1. Major business contracts;

2. Major transactions;

3. Connected transactions;

4. Significant risks;

5. Major changes;

6. Other major matters.

Article 8 when the company, its subsidiaries and joint-stock companies intend to sign major daily business contracts (including conditional entry into force and option contracts) or receive the letter of acceptance, they shall timely report the key points of the contract when signing the contract:

(1) The contract amount accounts for more than 50% of the latest audited total assets of the company, and the absolute amount exceeds 500 million yuan;

(2) The contract amount accounts for more than 50% of the audited main business income of the company in the latest fiscal year, and the absolute amount exceeds 500 million yuan;

(3) Other contracts that may have a significant impact on the financial status and operating results of the unit. If the data involved in the above indicators is negative, the absolute value shall be taken for calculation.

Article 9 the company, its subsidiaries and joint-stock companies shall report the following major transactions within the specified time limit when they meet the standards specified in this article:

(1) Purchase or sale of assets;

(2) Foreign investment (including entrusted financial management, entrusted loans, etc.);

(3) Provide financial assistance;

(4) Provide guarantee;

(5) Leased in or leased out assets;

(6) Entrusted or entrusted management of assets and businesses;

(7) Donated or donated assets;

(8) Reorganization of creditor’s rights and debts;

(9) Sign the license agreement;

(10) Transfer or transfer of research and development projects;

(11) Other transactions to be reported identified by the company in accordance with the requirements of securities regulatory rules.

The above purchase or sale of assets does not include the purchase of raw materials, fuels and power, and the sale of products, commodities and other assets related to daily operation. However, the purchase or sale of such assets involved in asset replacement is still included.

Article 10 if the major transactions listed in Article 9 above (except the provision of guarantee) meet one of the following standards, they shall report to the Secretary of the board of directors of the company in time before signing the agreement:

(1) The total assets involved in the transaction (if there are both book value and assessed value, whichever is higher) account for more than 10% of the company’s total assets audited in the latest period;

(2) The transaction amount of the transaction (including the debts and expenses undertaken) accounts for more than 10% of the company’s latest audited net assets, and the absolute amount exceeds 10 million yuan;

(3) The profit generated from the transaction accounts for more than 10% of the audited net profit of the company in the latest fiscal year, and the absolute amount exceeds 1 million yuan;

(4) The relevant operating income of the transaction object (such as equity) in the latest fiscal year accounts for more than 10% of the audited operating income of the company in the latest fiscal year, and the absolute amount exceeds 10 million yuan;

(5) The net profit related to the transaction object (such as equity) in the latest fiscal year accounts for more than 10% of the audited net profit of the company in the latest fiscal year, and the absolute amount exceeds 1 million yuan.

(6) Other standards recognized by the company in accordance with the requirements of securities regulatory rules.

If the data involved in the above index calculation is negative, take its absolute value for calculation. When two related transactions in opposite directions other than items (II) to (IV) listed in Article 9 of the system occur simultaneously with the same transaction party, the above reporting standard shall be calculated according to the higher of the transaction indicators in a single direction.

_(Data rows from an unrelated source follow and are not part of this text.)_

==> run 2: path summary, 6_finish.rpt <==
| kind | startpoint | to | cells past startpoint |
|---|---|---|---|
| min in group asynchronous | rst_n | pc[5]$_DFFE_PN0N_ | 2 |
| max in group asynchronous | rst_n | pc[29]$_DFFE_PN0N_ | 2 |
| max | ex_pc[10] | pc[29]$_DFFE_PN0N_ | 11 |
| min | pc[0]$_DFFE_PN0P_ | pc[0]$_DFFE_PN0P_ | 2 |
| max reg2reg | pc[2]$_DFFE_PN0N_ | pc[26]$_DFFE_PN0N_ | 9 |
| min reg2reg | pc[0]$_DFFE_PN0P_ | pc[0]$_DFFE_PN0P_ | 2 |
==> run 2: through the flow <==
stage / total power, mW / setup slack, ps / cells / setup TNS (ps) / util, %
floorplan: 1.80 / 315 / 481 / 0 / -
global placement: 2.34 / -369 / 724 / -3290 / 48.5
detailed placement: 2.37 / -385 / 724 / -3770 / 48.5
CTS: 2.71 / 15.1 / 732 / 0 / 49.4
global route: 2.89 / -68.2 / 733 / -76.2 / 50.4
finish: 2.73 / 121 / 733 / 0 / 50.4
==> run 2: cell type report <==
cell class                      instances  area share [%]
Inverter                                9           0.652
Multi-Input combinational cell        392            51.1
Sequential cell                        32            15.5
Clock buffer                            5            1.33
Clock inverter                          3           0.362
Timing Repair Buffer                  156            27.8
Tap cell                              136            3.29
<file path="config.mk">
export PLATFORM = sky130hd
export DESIGN_NAME = seq_alu_flat
export DESIGN_NICKNAME = d
export VERILOG_FILES = /design/src/rtl/seq_alu_pkg.sv /design/src/rtl/seq_alu_if.sv /design/src/rtl/seq_alu_mul.sv /design/src/rtl/seq_alu.sv /design/src/flat_wrapper.sv
export SDC_FILE = /design/constraint.sdc
export NUM_CORES = 1
export LEC_CHECK = 0
export CAP_MARGIN = 20
export CORE_MARGIN = 2
export CORE_UTILIZATION = 50
export DETAILED_ROUTE_END_ITERATION = 12
export GPL_TIMING_DRIVEN = 0
export MAX_ROUTING_LAYER = met4
export PLACE_DENSITY = 0.75
export SETUP_SLACK_MARGIN = 0.3
export SYNTH_ARGS = -nofsm -noshare
export SYNTH_HDL_FRONTEND = slang
export SYNTH_SLANG_ARGS = --single-unit
</file>
<file path="constraint.sdc">
create_clock -name Clk -period 4.71 [get_ports Clk]
set_input_delay 0.7065 -clock Clk [delete_from_list [all_inputs] [get_ports Clk]]
set_output_delay 0.7065 -clock Clk [all_outputs]
set_load 0.005 [all_outputs]
</file>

If the subject matter of the transaction is the company’s equity, and the purchase or sale of the equity will change the scope of the company’s consolidated statements, the above reporting standards shall apply to all the total assets and operating income of the company corresponding to the equity. Where a company is established by investment and the capital contribution can be fully paid in installments in accordance with Article 26 or Article 81 of the company law, it shall be calculated based on the total capital contribution agreed in the agreement, and the above reporting standards shall apply.

When conducting transactions such as “providing financial assistance” and “entrusted financial management”, the amount incurred shall be taken as the calculation standard, and the cumulative calculation shall be made within 12 consecutive months according to the transaction type. When conducting transactions other than “providing guarantee”, “providing financial assistance” and “entrusted financial management”, the above reporting standards shall be applied to all transactions related to the subscript of the same transaction category according to the principle of cumulative calculation within 12 consecutive months.

In the event of a “purchase or sale of assets” transaction, regardless of whether the subject matter of the transaction is related or not, if the total amount of assets or transaction amount involved exceeds 30% of the company’s latest audited total assets within 12 consecutive months, it shall be reported in time. In case of “providing guarantee” transaction (including the company providing guarantee for subsidiaries), it shall be reported in time. If the guaranteed fails to fulfill the repayment obligation within 15 trading days after the maturity of the debt, or the guaranteed goes bankrupt, liquidates or other situations that seriously affect its repayment ability, it shall be submitted in time.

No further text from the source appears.